ACTIVITY
Report every line below that holds the word "What".

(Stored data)
Context: an optimization exercise on an open-source flow, tuned for small area, a short achievable clock period and few clock cycles per item. The choices shown serve that exercise and are no tape-out recipe. Only simulation tests tie the RTL to the original design; equivalence was not proved. Power is estimated from default activity; no workload was simulated.

job 101:
## scalar_kalman_filter
module scalar_kalman_filter (
  input  logic                          clk_i,
  input  logic                          rst_ni,
  input  logic                          sample_valid_i,
  output logic                          sample_ready_o,
  input  logic [skf_pkg::SampleW-1:0]   sample_i,
  output logic                          estimate_valid_o,
  input  logic                          estimate_ready_i,
  output logic [skf_pkg::EstW-1:0]      estimate_o,
  input  logic                          cfg_valid_i,
  output logic                          cfg_ready_o,
  input  logic [skf_pkg::CfgIdxW-1:0]   cfg_index_i,
  input  logic [skf_pkg::CfgDataW-1:0]  cfg_data_i
);
clock: 5.0 ns
lec_check: 0
abc_area: 1
cap_margin: 20
core_margin: 2
core_utilization: 40
setup_slack_margin: 0.5
slew_margin: 20
run.sh (not shown) runs the stock make flow with config.mk's settings and CLKGATE_MAP_FILE= SYNTH_SCRIPT=/design/flow/synth_recipe.tcl, a recipe that flattens the netlist after the stock synthesis.
Job 101: complete, dirty (negative setup slack)
Testbench counts of job 101, summed over its fixed seeds: cycles 34,563, items 4,800.
What job 102 does differently from job 101 at the input level:
diff --git a/flow/design.v b/flow/design.v
--- a/flow/design.v
+++ b/flow/design.v
@@ -997,59 +997,18 @@
   assign alu_b  = ({34{pst_q[S_IDLE]}} & {2'b00, q_q}) |
                   ({34{pst_q[S_DEN]}}  & {2'b00, r_q}) |
                   ({34{pst_q[S_FIN]}}  & f_c2);
   assign alu_ci = pst_q[S_FIN] & (a_q[23:0] == 24'd0);
   skf_bk34 u_palu (.a(alu_a), .b(alu_b), .ci(alu_ci), .s(alu_s), .co());
   assign alu_sat = alu_s[32] ? 32'hFFFF_FFFF : alu_s[31:0];
   logic int_bit, zero_n;
   assign zero_n  = (pp_q == 32'd0) && (r_q == 32'd0);
   assign int_bit = ((r_q == 32'd0) || (pp_q == 32'hFFFF_FFFF)) && !zero_n;
-  function automatic logic [5:0] lzc32(input logic [31:0] x);
-    logic [15:0] v1, c1;
-    logic [7:0]  v2;
-    logic [15:0] c2;
-    logic [3:0]  v3;
-    logic [11:0] c3;
-    logic [1:0]  v4;
-    logic [7:0]  c4;
-    for (int g = 0; g < 16; g++) begin
-      v1[g] = x[2*g+1] | x[2*g];
-      c1[g] = !x[2*g+1];
-    end
-    for (int g = 0; g < 8; g++) begin
-      v2[g] = v1[2*g+1] | v1[2*g];
-      c2[2*g+:2] = v1[2*g+1] ? {1'b0, c1[2*g+1]} : {1'b1, c1[2*g]};
-    end
-    for (int g = 0; g < 4; g++) begin
-      v3[g] = v2[2*g+1] | v2[2*g];
-      c3[3*g+:3] = v2[2*g+1] ? {1'b0, c2[2*(2*g+1)+:2]} : {1'b1, c2[2*(2*g)+:2]};
-    end
-    for (int g = 0; g < 2; g++) begin
-      v4[g] = v3[2*g+1] | v3[2*g];
-      c4[4*g+:4] = v3[2*g+1] ? {1'b0, c3[3*(2*g+1)+:3]} : {1'b1, c3[3*(2*g)+:3]};
-    end
-    if (!(v4[1] | v4[0])) lzc32 = 6'd32;
-    else                  lzc32 = v4[1] ? {2'b00, c4[7:4]} : {2'b01, c4[3:0]};
-  endfunction
-  logic [5:0]  lz_pp, lz_r, lz_m;
-  logic [6:0]  lz_t;
-  logic [3:0]  skip;
-  logic [31:0] pp_sh;
-  assign lz_pp = lzc32(pp_q);
-  assign lz_r  = lzc32(r_q);
-  assign lz_m  = (lz_r < lz_pp) ? lz_r : lz_pp;
-  assign lz_t  = {1'b0, lz_pp} - {1'b0, lz_m} - 7'd1;
-  always_comb begin
-    if (lz_t[6])             skip = 4'd0;
-    else if (lz_t[5:1] > 11) skip = 4'd11;
-    else                     skip = lz_t[4:1];
-  end
-  assign pp_sh = pp_q << {skip, 1'b0};
   logic peq, start;
   assign peq   = chk_q && (den_q == p_q);
   assign start = pst_q[S_IDLE] && bvalid_q && !qvalid_q && !conv_q && !peq;
   logic [33:0] rem4;
   logic [34:0] s1, s2, s3, t_x, t_y, t_z, t_s, t_c;
   logic [35:0] t_sum;
   logic [1:0]  qd;
   logic [31:0] rem_n;
   assign rem4  = {rem_q, 2'b00};
@@ -1170,19 +1129,19 @@
       xstep_q     <= 1'b0;
     end else begin
       if (sample_valid_i && !bvalid_q) bvalid_q <= 1'b1;
       else if (dload)                  bvalid_q <= 1'b0;
       chk_q <= pst_q[S_FIN];
       if (peq) conv_q <= 1'b1;
       if (start) pst_q <= 5'b00010;
       if (pst_q[S_DEN]) begin
         pst_q  <= 5'b00100;
-        pcnt_q <= skip;
+        pcnt_q <= '0;
       end
       if (pst_q[S_DIV]) begin
         pcnt_q <= pcnt_q + 4'd1;
         if (pcnt_q == 4'd11) begin
           pst_q    <= 5'b01000;
           qvalid_q <= 1'b1;
         end
       end
       if (pst_q[S_ACC]) pst_q <= 5'b10000;
@@ -1227,19 +1186,19 @@
   always_ff @(posedge clk_i) begin
     if (sample_valid_i && !bvalid_q) b_q <= sample_i;
     if (pst_q[S_IDLE]) pp_q <= alu_sat;
     if (pst_q[S_DEN]) begin
       den_q  <= alu_sat;
       zero_q <= zero_n;
     end else if (pst_q[S_FIN]) begin
       den_q  <= p_q;
     end
-    rem_q <= pst_q[S_DEN] ? (int_bit ? 32'd0 : pp_sh) : rem_n;
+    rem_q <= pst_q[S_DEN] ? (int_bit ? 32'd0 : pp_q) : rem_n;
     if (pst_q[S_DEN])      qr_q <= {24'd0, int_bit};
     else if (pst_q[S_DIV]) qr_q <= {qr_q[22:0], qd};
     if (pst_q[S_DEN]) begin
       a_q  <= '0;
       us_q <= '0;
       uc_q <= '0;
     end else begin
       a_q  <= alo[34:0];
       us_q <= {us_q[18:0], a_q[34:33]};
## What came out
met1 layer wirelength in the final routing went down by a little under 10% going from job 101 to job 102. Job 102 closes out successfully: all stages finished, all timing, DRC and antenna checks passed. Between job 101 and job 102, final area decreased. Number of fill cells: job 102 vs job 101 up 242. | layout buffering overhead excluding clock cells | job 102 vs job 101 | 4.5 points lower |. The maximum vdd ir drop in job 101 is 1.3 times that in job 102. [compare] base=job 101 new=job 102: fmax shows an increase of about 22%, worst hold slack went up, power consumption -2.7 mW, post-synthesis share of cell area spent on and, or, nand and nor gates rose 0.85 points. Job 102: number of cells traversed by the worst register-to-register path lower than job 101.
Testbench counts of job 102, summed over its fixed seeds: cycles 38,079, items 4,800.

## port drivers added, routing unchanged
The flow's constraints put no driver on any port. The routed layouts listed below were extracted and timed again, unchanged, in two steps. Step 1 assumes that a clkbuf_16 drives the clock port and a buf_2 every other input. Step 2 also shifts input and output timing later by t, the mid clock arrival at the registers, as if the neighbouring blocks saw the same clock. Three values: ideal ports, drivers, drivers and shift; two values: the first two.
| run | t (ns) | setup WS [ns] | worst setup path after step 2 | slew at the worst register clock pin (ns) | worst data-port slew with drivers (ns) |
|---|---|---|---|---|---|
| job 101 | 0.741 | -0.206 / -0.206 / -0.206 | register to register | 0.07 / 0.07 | 0.05 |
| job 102 | 0.698 | 0.742 / 0.742 / 0.742 | register to register | 0.06 / 0.06 | 0.06 |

ANSWER SECTION
What job 102 does differently from job 101 at the input level:
## What came out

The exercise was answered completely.